Laureata in giurisprudenza, avvocato, Paola Iaci ha avuto numerosi incarichi nella sua lunga carriera al ministero dell'Interno. Nel gennaio del 1991 è stata nominata vice prefetto, con incarichi di Capo di Gabinetto e responsabile del personale all'interno della prefettura di Teramo per diversi anni. Non è la prima volta che ricopre il ruolo di commissario prefettizio, visto che è stata già reggente del Comune di Civitella del Tronto prima delle elezioni per il rinnovo del consiglio comunale. Inoltre, ha ricoperto diversi incarichi con la qualifica di «commissario ad acta».
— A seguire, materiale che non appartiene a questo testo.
===== src/rtl/core/rcte_regs.sv =====
module rcte_regs (
   input  logic                clock,
   input  logic                reset,
   input  logic                csr_we,
   input  logic [2:0]          csr_index,
   input  logic [15:0]         csr_wdata,
   output rcte_pkg::rcte_csr_type csr
);
   import rcte_pkg::*;

   rcte_csr_type csr_ff, csr_in;

   always_comb begin
      csr_in = csr_ff;
      if (csr_we) begin
         case (rcte_csr_idx_type'(csr_index))
            CSR_ADC:   csr_in.adc_offset     = csr_wdata;
            CSR_IF0:   csr_in.if_offset[0]   = csr_wdata;
            CSR_IF1:   csr_in.if_offset[1]   = csr_wdata;
            CSR_IF2:   csr_in.if_offset[2]   = csr_wdata;
            CSR_IF3:   csr_in.if_offset[3]   = csr_wdata;
            CSR_CONV0: csr_in.conv_offset[0] = csr_wdata;
            CSR_CONV1: csr_in.conv_offset[1] = csr_wdata;
            CSR_CONV2: csr_in.conv_offset[2] = csr_wdata;
            default:   csr_in = csr_ff;
         endcase
      end
   end

   always_ff @(posedge clock) begin
      if (reset) begin
         csr_ff <= CSR_RESET;
      end else begin
         csr_ff <= csr_in;
      end
   end

   assign csr = csr_ff;

endmodule
[src/hdl/prt_pkg.sv]
package prt_pkg;

    localparam int NODES          = 16;
    localparam int TABLE_ENTRIES  = 16;
    localparam int LINE_ADDR_BITS = 42;

    localparam int IDX_W   = $clog2(TABLE_ENTRIES);
    localparam int NIBBLES = (NODES + 3) / 4;
    localparam int CNT_W   = $clog2(NODES + 1);

    localparam logic [1:0] FUNC_LOCK   = 2'd0;
    localparam logic [1:0] FUNC_UNLOCK = 2'd1;
    localparam logic [1:0] FUNC_MARK   = 2'd2;
    localparam logic [1:0] FUNC_QUERY  = 2'd3;

    localparam logic [2:0] ERR_OK          = 3'd0;
    localparam logic [2:0] ERR_STARVING    = 3'd1;
    localparam logic [2:0] ERR_NOT_HELD    = 3'd2;
    localparam logic [2:0] ERR_TABLE_FULL  = 3'd3;
    localparam logic [2:0] ERR_MARKED      = 3'd4;

    localparam logic ADDR_OWN_NODE = 1'b0;

    typedef struct packed {
        logic [1:0]                func;
        logic [LINE_ADDR_BITS-1:0] line_addr;
        logic [3:0]                node;
        logic                      is_write;
    } prt_req_t;

    typedef struct packed {
        logic       locked;
        logic       may_issue;
        logic       smallest_valid;
        logic [3:0] smallest_node;
        logic       smallest_is_write;
        logic [4:0] starving_count;
        logic [4:0] read_starving_count;
        logic [2:0] error;
    } prt_rsp_t;

    typedef enum logic [1:0] {
        ST_IDLE,
        ST_MATCH,
        ST_UPDATE,
        ST_REPORT
    } prt_state_t;

    typedef struct packed {
        logic capture;
        logic match;
        logic update;
        logic report;
    } prt_cmd_t;

    typedef struct packed {
        logic rsp_stall;
    } prt_status_t;

    function automatic logic [NODES-1:0] node_onehot(input logic [3:0] n);
        logic [NODES-1:0] v;
        v = '0;
        for (int i = 0; i < NODES; i++)
        begin
            if (32'(n) == i)
            begin
                v[i] = 1'b1;
            end
        end
        return v;
    endfunction

    function automatic logic [CNT_W-1:0] pop_count(input logic [NODES-1:0] v);
        logic [4*NIBBLES-1:0] padded;
        logic [CNT_W-1:0]     sum;
        logic [3:0]           nib;
        padded = (4*NIBBLES)'(v);
        sum    = '0;
        for (int k = 0; k < NIBBLES; k++)
        begin
            nib = padded[4*k +: 4];
            sum = sum + CNT_W'({2'b00, nib[0]} + {2'b00, nib[1]}
                               + {2'b00, nib[2]} + {2'b00, nib[3]});
        end
        return sum;
    endfunction

endpackage

[src/hdl/prt_ctrl.sv]
module prt_ctrl
(
    input  logic                  clk,
    input  logic                  rst_n,
    input  logic                  req_valid,
    output logic                  req_ready,
    input  prt_pkg::prt_status_t  status,
    output prt_pkg::prt_cmd_t     cmd
);

    prt_pkg::prt_state_t state_reg;
    prt_pkg::prt_state_t state_next;

    always_ff @(posedge clk or negedge rst_n)
    begin
        if (!rst_n)
        begin
            state_reg <= prt_pkg::ST_IDLE;
        end
        else
        begin
            state_reg <= state_next;
        end
    end

    always_comb
    begin
        state_next = state_reg;
        case (state_reg)
            prt_pkg::ST_IDLE:
            begin
                if (req_valid)
                begin
                    state_next = prt_pkg::ST_MATCH;
                end
            end
            prt_pkg::ST_MATCH:
            begin
                state_next = prt_pkg::ST_UPDATE;
            end
            prt_pkg::ST_UPDATE:
            begin
                state_next = prt_pkg::ST_REPORT;
            end
            prt_pkg::ST_REPORT:
            begin
                if (!status.rsp_stall)
                begin
                    state_next = prt_pkg::ST_IDLE;
                end
            end
            default:
            begin
                state_next = prt_pkg::ST_IDLE;
            end
        endcase
    end

    always_comb
    begin
        req_ready = 1'b0;
        cmd       = '0;
        case (state_reg)
            prt_pkg::ST_IDLE:
            begin
                req_ready   = 1'b1;
                cmd.capture = req_valid;
            end
            prt_pkg::ST_MATCH:
            begin
                cmd.match = 1'b1;
            end
            prt_pkg::ST_UPDATE:
            begin
                cmd.update = 1'b1;
            end
            prt_pkg::ST_REPORT:
            begin
                cmd.report = !status.rsp_stall;
            end
            default:
            begin
                req_ready = 1'b0;
            end
        endcase
    end

endmodule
E' certamente un dirigente di provata esperienza, ricopre ruoli di responsabilità e coordina le attività di molti uffici e comitati, sia in materia di sicurezza sia in materia di protezione civile e ambiente. Ha svolto anche funzioni di consulente in materia giuridica e in procedure amministrative e contrattuali per l'ufficio di supporto al commissario delegato per i lavori di messa in sicurezza della discarica «La Torre» di Teramo. Il suo arrivo a palazzo di città è atteso per domani. Avrà pieni poteri: gli stessi di un'assise civica e di una giunta. Anche se difficilmente prenderà in esame le osservazioni alla variante generale del piano regolatore che tanto hanno fatto discutere nei giorni scorsi i vari schieramenti politici. Se ne occuperà il nuovo consiglio comunale.